Nova Premier is Amazon's most capable multimodal foundation model and teacher for model distillation. It processes text, images, and video with a one-million-token context window, enabling analysis of large codebases, 400-page documents, and 90-minute videos in a single prompt. We present the first comprehensive evaluation of Nova Premier's critical risk profile under the Frontier Model Safety Framework.

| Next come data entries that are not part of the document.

<file path="src/design/mep_pkg.sv">
// ----------------------------------------------------------------------------
// mep_pkg
// Shared widths, register indexes and helpers for the escape-time pixel block.
// ----------------------------------------------------------------------------
package mep_pkg;

  localparam int COORD_BITS = 12;
  localparam int ITER_BITS  = 16;
  localparam int FRAC_BITS  = 28;

  localparam int CW      = 32;                 // c and config word width
  localparam int Z_W     = 40;                 // z components
  localparam int MUL_W   = 33;                 // multiplier operand width
  localparam int PROD_W  = 2 * MUL_W;
  localparam int SUM_W   = CW + COORD_BITS + 2; // x_min + col*x_step, exact
  localparam int GRAY_W  = 8;
  localparam int DIV_W   = ITER_BITS + GRAY_W;

  localparam int CFG_IDX_W = 3;
  localparam int IN_W      = ((2 * COORD_BITS + 7) / 8) * 8;         // col, row packed to bytes
  localparam int OUT_W     = ((GRAY_W + ITER_BITS + 1 + 7) / 8) * 8; // gray, iterations, inside

  localparam logic [CFG_IDX_W-1:0] REG_X_MIN    = 3'd0;
  localparam logic [CFG_IDX_W-1:0] REG_X_STEP   = 3'd1;
  localparam logic [CFG_IDX_W-1:0] REG_Y_MIN    = 3'd2;
  localparam logic [CFG_IDX_W-1:0] REG_Y_STEP   = 3'd3;
  localparam logic [CFG_IDX_W-1:0] REG_MAX_ITER = 3'd4;

  localparam logic [GRAY_W-1:0] GRAY_FULL = '1;

  // Clamp the exact coordinate sum into the signed CW-bit range.
  function automatic logic [CW-1:0] sat_coord(input logic [SUM_W-1:0] v);
    logic [SUM_W-CW:0] upper;
    upper = v[SUM_W-1:CW-1];
    if ((&upper) || !(|upper)) begin
      sat_coord = v[CW-1:0];
    end else if (v[SUM_W-1]) begin
      sat_coord = {1'b1, {(CW-1){1'b0}}};
    end else begin
      sat_coord = {1'b0, {(CW-1){1'b1}}};
    end
  endfunction

endpackage

</file>
<file path="src/design/mep_gray_div.sv">
// ----------------------------------------------------------------------------
// mep_gray_div
// Serial restoring divider: gray = floor(255 * iter / limit), iter < limit.
// ----------------------------------------------------------------------------
module mep_gray_div (
  input  logic                           clk_i,
  input  logic                           rst_ni,
  input  logic                           start_i,
  input  logic [mep_pkg::ITER_BITS-1:0]  iter_i,
  input  logic [mep_pkg::ITER_BITS-1:0]  limit_i,
  output logic                           done_o,
  output logic [mep_pkg::GRAY_W-1:0]     gray_o
);
  import mep_pkg::*;

  logic [DIV_W-1:0]  rem_q, den_q;
  logic [GRAY_W-1:0] quot_q;
  logic [2:0]        cnt_q;
  logic              busy_q, done_q;
  logic [DIV_W:0]    diff;
  logic [DIV_W-1:0]  iter_ext;

  assign iter_ext = {{GRAY_W{1'b0}}, iter_i};
  assign diff     = {1'b0, rem_q} - {1'b0, den_q};

  always_ff @(posedge clk_i or negedge rst_ni) begin
    if (!rst_ni) begin
      busy_q <= 1'b0;
      done_q <= 1'b0;
    end else begin
      done_q <= 1'b0;
      if (start_i) begin
        busy_q <= 1'b1;
      end else if (busy_q && cnt_q == 3'd0) begin
        busy_q <= 1'b0;
        done_q <= 1'b1;
      end
    end
  end

  // one quotient bit per cycle, MSB first; quotient fits 8 bits as iter < limit
  always_ff @(posedge clk_i) begin
    if (start_i) begin
      rem_q  <= (iter_ext << GRAY_W) - iter_ext;
      den_q  <= {1'b0, limit_i, {(GRAY_W-1){1'b0}}};
      cnt_q  <= 3'd7;
      quot_q <= '0;
    end else if (busy_q) begin
      quot_q <= {quot_q[GRAY_W-2:0], ~diff[DIV_W]};
      if (!diff[DIV_W]) begin
        rem_q <= diff[DIV_W-1:0];
      end
      den_q <= den_q >> 1;
      cnt_q <= cnt_q - 3'd1;
    end
  end

  assign done_o = done_q;
  assign gray_o = quot_q;

endmodule

</file>
<file path="src/design/mandelbrot_escape_pixel.sv">
// ----------------------------------------------------------------------------
// mandelbrot_escape_pixel
// Escape-time iteration for one pixel, with iteration count and gray level.
// ----------------------------------------------------------------------------
//  channel   dir  handshake                   contents
//  s_axis    in   tvalid/tready               tdata: col[11:0], row[23:12]
//  m_axis    out  tvalid/tready               tdata: gray[7:0], iterations[23:8],
//                                                    inside_res[24]
//  cfg       in   cfg_we_i (no wait)          cfg_idx_i selects, cfg_wdata_i value
//
//  Per pixel: setup of c runs col*x_step and row*y_step through the multiplier,
//  each iteration runs three products through the one 33x33 multiplier plus a
//  check; then follow the gray division and the output load.
//  Pixels that hit the limit skip the division (gray fixed at full scale).
//  One pixel in flight; s_axis_tready is high only in idle. A finished
//  result sits in the output register, so the next pixel may be taken while
//  it waits; a further result waits in the sequencer until m_axis is free.
//  Reset: asynchronous, active low; config registers return to defaults.
// ----------------------------------------------------------------------------
module mandelbrot_escape_pixel (
  input  logic                            clk_i,
  input  logic                            rst_ni,
  // slave: col[11:0], row[23:12]
  input  logic                            s_axis_tvalid,
  output logic                            s_axis_tready,
  input  logic [mep_pkg::IN_W-1:0]        s_axis_tdata,
  // master: gray[7:0], iterations[23:8], inside_res[24], zero pad above
  output logic                            m_axis_tvalid,
  input  logic                            m_axis_tready,
  output logic [mep_pkg::OUT_W-1:0]       m_axis_tdata,
  // configuration
  input  logic                            cfg_we_i,
  input  logic [mep_pkg::CFG_IDX_W-1:0]   cfg_idx_i,
  input  logic [mep_pkg::CW-1:0]          cfg_wdata_i
);
  import mep_pkg::*;

  localparam logic [3:0] ST_IDLE   = 4'd0;
  localparam logic [3:0] ST_MUL_CR = 4'd1;  // col * x_step
  localparam logic [3:0] ST_MUL_CI = 4'd2;  // cr done, row * y_step
  localparam logic [3:0] ST_SAT_CI = 4'd3;  // ci done, z cleared
  localparam logic [3:0] ST_CHECK  = 4'd4;  // limit and component > 2 test, zr*zr
  localparam logic [3:0] ST_SQ_I   = 4'd5;  // sr taken, zi*zi
  localparam logic [3:0] ST_CROSS  = 4'd6;  // si taken, |z|^2 test, 2zr*zi
  localparam logic [3:0] ST_UPD    = 4'd7;  // new z
  localparam logic [3:0] ST_DIV    = 4'd8;  // gray division
  localparam logic [3:0] ST_OUT    = 4'd9;  // wait for output register

  localparam logic signed [Z_W-1:0] TWO_Z  = Z_W'(64'sd1 <<< (FRAC_BITS + 1));
  localparam logic signed [Z_W-1:0] FOUR_Z = Z_W'(64'sd1 <<< (FRAC_BITS + 2));

  // configuration
  logic [CW-1:0]        x_min_q, x_step_q, y_min_q, y_step_q;
  logic [ITER_BITS-1:0] max_iter_q;

  // sequencer and datapath
  logic [3:0]               state_q, state_d;
  logic [COORD_BITS-1:0]    col_q, row_q;
  logic [ITER_BITS-1:0]     limit_q, it_q;
  logic [CW-1:0]            cr_q, ci_q;
  logic signed [Z_W-1:0]    zr_q, zi_q, sr_q, si_q;
  logic                     inside_q;
  logic signed [MUL_W-1:0]  mul_a, mul_b;
  logic signed [PROD_W-1:0] prod_q, prod_shr;
  logic signed [Z_W-1:0]    prod_z, cr_z, ci_z;
  logic [SUM_W-1:0]         sum_x, sum_y;
  logic                     z_big, mag_big, div_start, div_done, out_load;
  logic [GRAY_W-1:0]        div_gray;

  // output register
  logic                     m_valid_q;
  logic [GRAY_W-1:0]        gray_q;
  logic [ITER_BITS-1:0]     iters_q;
  logic                     inside_res_q;

  always_ff @(posedge clk_i or negedge rst_ni) begin
    if (!rst_ni) begin
      x_min_q    <= 32'hD800_0000;   // -2.5
      x_step_q   <= 32'd734577;
      y_min_q    <= 32'hEC00_0000;   // -1.25
      y_step_q   <= 32'd933365;
      max_iter_q <= 16'd1000;
    end else if (cfg_we_i) begin
      case (cfg_idx_i)
        REG_X_MIN:    x_min_q    <= cfg_wdata_i;
        REG_X_STEP:   x_step_q   <= cfg_wdata_i;
        REG_Y_MIN:    y_min_q    <= cfg_wdata_i;
        REG_Y_STEP:   y_step_q   <= cfg_wdata_i;
        REG_MAX_ITER: max_iter_q <= cfg_wdata_i[ITER_BITS-1:0];
        default: ;
      endcase
    end
  end

  // shared multiplier, product registered every cycle
  always_comb begin
    case (state_q)
      ST_MUL_CR: begin
        mul_a = {{(MUL_W-COORD_BITS){1'b0}}, col_q};
        mul_b = {x_step_q[CW-1], x_step_q};
      end
      ST_MUL_CI: begin
        mul_a = {{(MUL_W-COORD_BITS){1'b0}}, row_q};
        mul_b = {y_step_q[CW-1], y_step_q};
      end
      ST_CHECK: begin
        mul_a = zr_q[MUL_W-1:0];
        mul_b = zr_q[MUL_W-1:0];
      end
      ST_SQ_I: begin
        mul_a = zi_q[MUL_W-1:0];
        mul_b = zi_q[MUL_W-1:0];
      end
      default: begin
        mul_a = {zr_q[MUL_W-2:0], 1'b0};   // 2*zr, |zr| <= 2 here
        mul_b = zi_q[MUL_W-1:0];
      end
    endcase
  end

  always_ff @(posedge clk_i) begin
    prod_q <= mul_a * mul_b;
  end

  // floor to FRAC_BITS fraction bits is an arithmetic shift
  assign prod_shr = prod_q >>> FRAC_BITS;
  assign prod_z   = prod_shr[Z_W-1:0];
  assign cr_z     = {{(Z_W-CW){cr_q[CW-1]}}, cr_q};
  assign ci_z     = {{(Z_W-CW){ci_q[CW-1]}}, ci_q};
  assign sum_x    = {{(SUM_W-CW){x_min_q[CW-1]}}, x_min_q} + prod_q[SUM_W-1:0];
  assign sum_y    = {{(SUM_W-CW){y_min_q[CW-1]}}, y_min_q} + prod_q[SUM_W-1:0];

  assign z_big   = (zr_q > TWO_Z) || (zr_q < -TWO_Z) || (zi_q > TWO_Z) || (zi_q < -TWO_Z);
  assign mag_big = (sr_q + prod_z) > FOUR_Z;
  assign out_load = (state_q == ST_OUT) && (!m_valid_q || m_axis_tready);

  always_comb begin
    state_d   = state_q;
    div_start = 1'b0;
    case (state_q)
      ST_IDLE:   if (s_axis_tvalid) state_d = ST_MUL_CR;
      ST_MUL_CR: state_d = ST_MUL_CI;
      ST_MUL_CI: state_d = ST_SAT_CI;
      ST_SAT_CI: state_d = ST_CHECK;
      ST_CHECK: begin
        if (it_q >= limit_q) begin
          state_d = ST_OUT;
        end else if (z_big) begin
          state_d   = ST_DIV;
          div_start = 1'b1;
        end else begin
          state_d = ST_SQ_I;
        end
      end
      ST_SQ_I: state_d = ST_CROSS;
      ST_CROSS: begin
        if (mag_big) begin
          state_d   = ST_DIV;
          div_start = 1'b1;
        end else begin
          state_d = ST_UPD;
        end
      end
      ST_UPD:  state_d = ST_CHECK;
      ST_DIV:  if (div_done) state_d = ST_OUT;
      ST_OUT:  if (out_load) state_d = ST_IDLE;
      default: state_d = ST_IDLE;
    endcase
  end

  always_ff @(posedge clk_i or negedge rst_ni) begin
    if (!rst_ni) begin
      state_q <= ST_IDLE;
    end else begin
      state_q <= state_d;
    end
  end

  always_ff @(posedge clk_i) begin
    case (state_q)
      ST_IDLE: begin
        col_q   <= s_axis_tdata[COORD_BITS-1:0];
        row_q   <= s_axis_tdata[COORD_BITS +: COORD_BITS];
        limit_q <= max_iter_q;
      end
      ST_MUL_CI: cr_q <= sat_coord(sum_x);
      ST_SAT_CI: begin
        ci_q <= sat_coord(sum_y);
        zr_q <= '0;
        zi_q <= '0;
        it_q <= '0;
      end
      ST_CHECK: inside_q <= (it_q >= limit_q);
      ST_SQ_I:  sr_q <= prod_z;
      ST_CROSS: si_q <= prod_z;
      ST_UPD: begin
        zr_q <= sr_q - si_q + cr_z;
        zi_q <= prod_z + ci_z;
        it_q <= it_q + 1'b1;
      end
      default: ;
    endcase
  end

  mep_gray_div u_div (
    .clk_i   (clk_i),
    .rst_ni  (rst_ni),
    .start_i (div_start),
    .iter_i  (it_q),
    .limit_i (limit_q),
    .done_o  (div_done),
    .gray_o  (div_gray)
  );

  // output register
  always_ff @(posedge clk_i or negedge rst_ni) begin
    if (!rst_ni) begin
      m_valid_q <= 1'b0;
    end else if (out_load) begin
      m_valid_q <= 1'b1;
    end else if (m_axis_tready) begin
      m_valid_q <= 1'b0;
    end
  end

  always_ff @(posedge clk_i) begin
    if (out_load) begin
      gray_q       <= inside_q ? GRAY_FULL : div_gray;
      iters_q      <= it_q;
      inside_res_q <= inside_q;
    end
  end

  assign s_axis_tready = (state_q == ST_IDLE);
  assign m_axis_tvalid = m_valid_q;
  assign m_axis_tdata  = {{(OUT_W-GRAY_W-ITER_BITS-1){1'b0}}, inside_res_q, iters_q, gray_q};

  // checks
  a_sq_operand_range: assert property (@(posedge clk_i) disable iff (!rst_ni)
    (state_q == ST_SQ_I) |-> (zr_q <= TWO_Z && zr_q >= -TWO_Z &&
                              zi_q <= TWO_Z && zi_q >= -TWO_Z))
    else $error("squaring operand out of range");

  a_iter_bound: assert property (@(posedge clk_i) disable iff (!rst_ni)
    (state_q == ST_UPD) |-> (it_q < limit_q))
    else $error("iteration past limit");

  a_div_done_state: assert property (@(posedge clk_i) disable iff (!rst_ni)
    div_done |-> (state_q == ST_DIV))
    else $error("divider finished outside division");

  a_inside_gray: assert property (@(posedge clk_i) disable iff (!rst_ni)
    $rose(m_valid_q) && inside_res_q |-> (gray_q == GRAY_FULL && iters_q == limit_q))
    else $error("inside pixel with wrong gray or count");

endmodule

</file>
<file path="config.mk">
export PLATFORM = sky130hd
export DESIGN_NAME = mandelbrot_escape_pixel
export DESIGN_NICKNAME = d
export VERILOG_FILES = /design/src/design/mep_pkg.sv /design/src/design/mep_gray_div.sv /design/src/design/mandelbrot_escape_pixel.sv
export SDC_FILE = /design/constraint.sdc
export NUM_CORES = 2
export LEC_CHECK = 0
export BUFFER_PORTS_ARGS = -buffer_cell sky130_fd_sc_hd__buf_2
export CAP_MARGIN = 15
export CELL_PAD_IN_SITES_DETAIL_PLACEMENT = 1
export CELL_PAD_IN_SITES_GLOBAL_PLACEMENT = 1
export CORE_MARGIN = 1
export CORE_UTILIZATION = 23
export CTS_BUF_LIST = sky130_fd_sc_hd__clkbuf_8 sky130_fd_sc_hd__clkbuf_16
export DETAILED_ROUTE_END_ITERATION = 8
export GPL_ROUTABILITY_DRIVEN = 0
export GPL_TIMING_DRIVEN = 0
export PLACE_DENSITY = 0.39
export REMOVE_ABC_BUFFERS = 1
export SLEW_MARGIN = 20
export SYNTH_ARGS = -nofsm -noshare
export SYNTH_HDL_FRONTEND = slang
export SYNTH_SLANG_ARGS = --single-unit
</file>
<file path="constraint.sdc">
create_clock -name clk_i -period 14.1 [get_ports clk_i]
set_input_delay 2.82 -clock clk_i [delete_from_list [all_inputs] [get_ports clk_i]]
set_output_delay 2.82 -clock clk_i [all_outputs]
set_load 0.02 [all_outputs]
</file>
* Yosys cells after proc, flatten, opt, wreduce, memory -nomap -nowiden
Cells that the tools add are included.
** Storage, ports and cells
- Word-level logic and storage cells :: 125
- Register bits :: 577
** Cells by class
- Reductions and logical operators :: 30
- Multiply operators :: 1
- Mux-type cells :: 31
- Bitwise gates (word level) :: 1
- $lt $le $gt $ge :: 6
- Add/subtract/negate cells :: 10
- Equal/unequal tests :: 17
** Operator list (number)
- $pmux 40 s2 :: 2
- $pmux 33 s4 :: 1
- $mux 32 :: 4
- $pmux 33 s3 :: 1
- $add 46x46->46 :: 2
- $gt 40x31->1 const B :: 2
- $lt 40x30->1 const B :: 2
- $mux 24 :: 3
- $mul 33x33->66 :: 1
- $mux 23 :: 2
- $add 39x32->40 :: 1
- $add 38x32->39 :: 1
- $add 38x38->39 :: 1
- $gt 39x32->1 const B :: 1
- $sub 38x38->39 :: 1
- $pmux 4 s9 :: 1
- $pmux 16 s2 :: 1
- $reduce_and 15->1 :: 2
- $reduce_or 15->1 :: 2
- $sub 24x23->25 :: 1
- $mux 4 :: 6
- $sub 24x16->24 :: 1
- $add 16x1->16 const B :: 1
- $eq 4x3->1 const B :: 4
- 22 further kinds :: 52

* Logic depth before layout (Yosys ltp)
- Depth after elaboration :: 9
- Gate-level depth with buffers :: 40
- Gate-level depth less buffers :: 35

* Hierarchy
From an unflattened synthesis, not the netlist that was laid out.
** Second synthesis, totals
- Cell total of the unflattened synthesis :: 8006
- Area total of the unflattened synthesis :: 74959.4 um2
** By module, submodules not included
- mandelbrot_escape_pixel :: times used 1, sequential area each 14138.6 um2, area an instance 70043.4 um2, cells each 7431
- mep_gray_div :: times used 1, sequential area each 1611.5 um2, area an instance 4916.0 um2, cells each 575

* Worst setup path after synthesis
Ideal clock, no wire load.
- Path kind :: register to register
- Start point :: register state_q[0]
- End point :: register prod_q[64]
- Stages on the path, launching flop included :: 37
- Slack :: 3.809 ns
- Buffers on the path :: 5
- Required time :: 13.982 ns
- Library setup time :: 0.118 ns
- Arrival time :: 10.172 ns
- Cells stage by stage :: dfrtp_1 -> clkbuf_1 -> nand2b_1 -> nor3_1 -> clkbuf_1 -> clkbuf_1 -> buf_1 -> a222oi_1 -> a21oi_1 -> clkbuf_1 -> nand2_1 -> fa_1 -> fa_1 -> inv_1 -> fa_1 -> inv_1 -> fa_1 -> fa_1 -> fa_1 -> inv_1 -> fa_1 -> inv_1 -> fa_1 -> inv_1 -> ha_1 -> and4_1 -> and4_1 -> o311a_1 -> o211ai_1 -> a211oi_1 -> o31ai_1 -> a41oi_1 -> nand2_1 -> o211ai_1 -> and3_1 -> o22ai_1 -> xnor2_1
** On the way
- Cells in the longest elaborated chain, start to end :: 3
** Ends and longest elaborated chain
- from (decl) :: RTL line mandelbrot_escape_pixel.sv:57 : logic [3:0] state_q, state_d;
- from (signal assigned) :: RTL line mandelbrot_escape_pixel.sv:175 : state_q <= state_d;
- $eq 4x3->1 (tied with other cells) :: RTL line mandelbrot_escape_pixel.sv:97 : case (state_q)
- $pmux 33 s4 or $pmux 33 s3 (tied branches) :: RTL line mandelbrot_escape_pixel.sv:97
- $mul 33x33->66 (*) :: RTL line mandelbrot_escape_pixel.sv:122 : prod_q <= mul_a * mul_b;
- to (signal assigned) :: RTL line mandelbrot_escape_pixel.sv:122
- to (decl) :: RTL line mandelbrot_escape_pixel.sv:64 : logic signed [PROD_W-1:0] prod_q, prod_shr;
Every way passes the cells marked *; elsewhere a longest branch is shown, timed or not.
A chain may end at the register's enable or synchronous reset.

* Worst setup path after layout
- Start point :: register state_q[3]
- End point :: register prod_q[65]
Same word-level chain as after synthesis.

==> metrics.cfg <==
[clocking]
clkSinkCount=576
cts_tree=built
cts_max_level=3
cts_root_buf=clkbuf_16
path_clk_slew_ps=60
clkLatencyLatePin_ps=740
cts_resized=0
postCtsHoldBufs=0
post-cts-setup-buffers=0
cts_buffer_depth=3
numCtsBuffers=76

[route]
vias_per_cell=4.65
drc=0
num_vias=56147
post_drt_wl_per_cell_um=26.2
drtAntennaViolNets=0
routed_wl_um=317000
drt_pass1_iterations=9
initialDrtViolationCount=3183

[worst_hold_path]
hold_class=reg -> reg
min_path_cells=0

[placed_design]
hpwl_um=268000
io_buffers=90
postPlaceCellArea_um2=82300

[worst_setup_path]
rr_worst_depth=36
cp-end-kind=flop
crit_fanout=12
cp_slowest_cell=fa_1
required_ps=14730
crit_buf_inv=11
crit_top_cell=fa_1
worstSetupPathDepth=36
worst-setup-path-type=reg -> reg
critPathLaunchType=flop
critPathArrivalTime_ps=13170
critPathMaxStageDelay_ps=980
cp_top_family=adder cells

[global_route]
grt_max_degree=72
grt_busiest_layer=met2
grt_usage_pct=19.7
grt_overflow=0
antenna_found_initial=29
grt_use_met1_pct=25.5
grt_pass1_wl_um=457000
grtUsageMet3_pct=1.72
grt_util_met2_pct=35.3
first_global_vias=62631

[yosys]
synth-edff-count=341
synthTopCellsByArea=fa_1 (32%), edfxtp_1 (14%), ha_1 (8.1%)
synth_top_family_by_area=adder cells
yosysWarnings=0
synth_top_area_share_pct=32.3
ys_async_sr_fraction_pct=26.2
ys_seq_area_share_pct=21.4
yosysMostFrequentCell=inv_1
synth_area_um2=73600
synth-main-ff-cell=edfxtp_1
synthXorXnorAreaFrac_pct=3.33
yosysTopAreaCell=fa_1
yosys-top-cells-count=inv_1 (1384), fa_1 (1188), nor2_1 (835), nand2_1 (810), ha_1 (474)
synth_compound_area_share_pct=9.75
syn_avg_cell_area_um2=9.43
synth_simple_gate_area_share_pct=13.3
syn_inst=7805
synth-seq-cells=576
synth_cell_types=89
synthAdderAreaFrac_pct=40.4
synthMuxAreaShare_pct=2.94

[sta]
setup_viol_count_final=0
timing.hold.ws_ps=439
period_share_pct=88.9
rsz0062_at_grt=false
fin_crit_ps=12540
hold_viol_final=0
finClkSkew_ps=79.6
fin_tns_setup_ps=0
slew_headroom_pct=21.4
finalMaxSlewViolations=0
fmax_ghz=0.0797
worstMarginPinSlew_ps=1160

[die]
num_io_pins=98
die_x_um=568
start_util_pct=23.1
coreArea_um2=318000
dieArea_um2=322000
die_y_um=568
num_rows=207

[run]
drv_cap=0

[layout]
nNetsFinal=9543
final.fill_count=36238
area_growth_pct=15.5
stdcell_area_um2=85000
drive_gt1_share_pct=9.63

[outcome]
status=complete, no violations

## placed cells by master, fill, tap and decap left out, types with 29 or more instances in the layout
cell type,n
a211oi_1,30
a21o_1,144
a21oi_1,285
a222oi_1,33
a31oi_1,31
and2_1,32
and3_1,29
buf_12,45
buf_16,76
buf_2,100
buf_4,34
clkbuf_16,83
dfrtp_1,110
dfstp_2,40
dfxtp_1,84
edfxtp_1,341
fa_1,1187
ha_1,474
inv_1,1399
mux2_2,145
mux2i_1,53
nand2_1,808
nand2b_1,73
nand3_1,97
nand4_1,48
nor2_1,831
nor2b_1,61
nor3_1,69
nor4_1,40
o211ai_1,29
o21a_1,47
o21ai_0,199
o21ai_1,42
o21bai_1,46
xnor2_1,162
xor2_1,116
## final timing paths
kind | start | end | slack [ps]
min | max_iter_q[14] | limit_q[14] | 440
min reg2reg | max_iter_q[14] | limit_q[14] | 440
max reg2reg | state_q[3] | prod_q[65] | 1560
min in group asynchronous | rst_ni | m_axis_tvalid | 1960
max in group asynchronous | rst_ni | x_step_q[19] | 11050
max | state_q[3] | prod_q[65] | 1560
## sequential cells by signal, summed over array words and instances, names as in the netlist, 4 cells and up
register and flops:
col_q 12, si_q 38, x_min_q 32, y_step_q 32
gray_q 8, it_q 16, u_div.gray_o 8, y_min_q 32
zr_q 40, x_step_q 32, limit_q 16, max_iter_q 16
u_div.den_q 23, iters_q 16, zi_q 39, ci_q 32
prod_q 66, u_div.rem_q 24, sr_q 38, state_q 4
row_q 12, cr_q 32
## logic make-up after synthesis
kind of cell / after synthesis
mux: 198
flops: 576
compound gates: 1117
xor+xnor: 280
fa+ha+maj: 1662
other cells: 1
buf+inv: 1730
simple gates: 2241
## layout make-up
type	count	area [µm²]	area share (%)
Inverter	1384	5200	6.11
Clock buffer	88	2150	2.52
Antenna cell	13	32.5	0.0383
Multi-Input combinational cell	5505	52100	61.3
Tap cell	4180	5230	6.15
Sequential cell	576	15800	18.5
Timing Repair Buffer	274	3970	4.67
Clock inverter	54	584	0.687
## through the flow
stage / worst slack (ps) / utilization (%) / instances
after global placement: -15620 / 24.5 / 11735
after detailed placement: 1490 / 25.9 / 11919
after floorplan: -1490 / - / 7465
after global routing: 1090 / 26.7 / 12065
final: 1560 / 26.7 / 12074
after CTS: 1410 / 26.7 / 12061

Evaluations target three high-risk domains -- Chemical, Biological, Radiological & Nuclear (CBRN), Offensive Cyber Operations, and Automated AI R&D -- and combine automated benchmarks, expert red-teaming, and uplift studies to determine whether the model exceeds release thresholds. We summarize our methodology and report core findings. Based on this evaluation, we find that Nova Premier is safe for public release as per our commitments made at the 2025 Paris AI Safety Summit. We will continue to enhance our safety evaluation and mitigation pipelines as new risks and capabilities associated with frontier models are identified.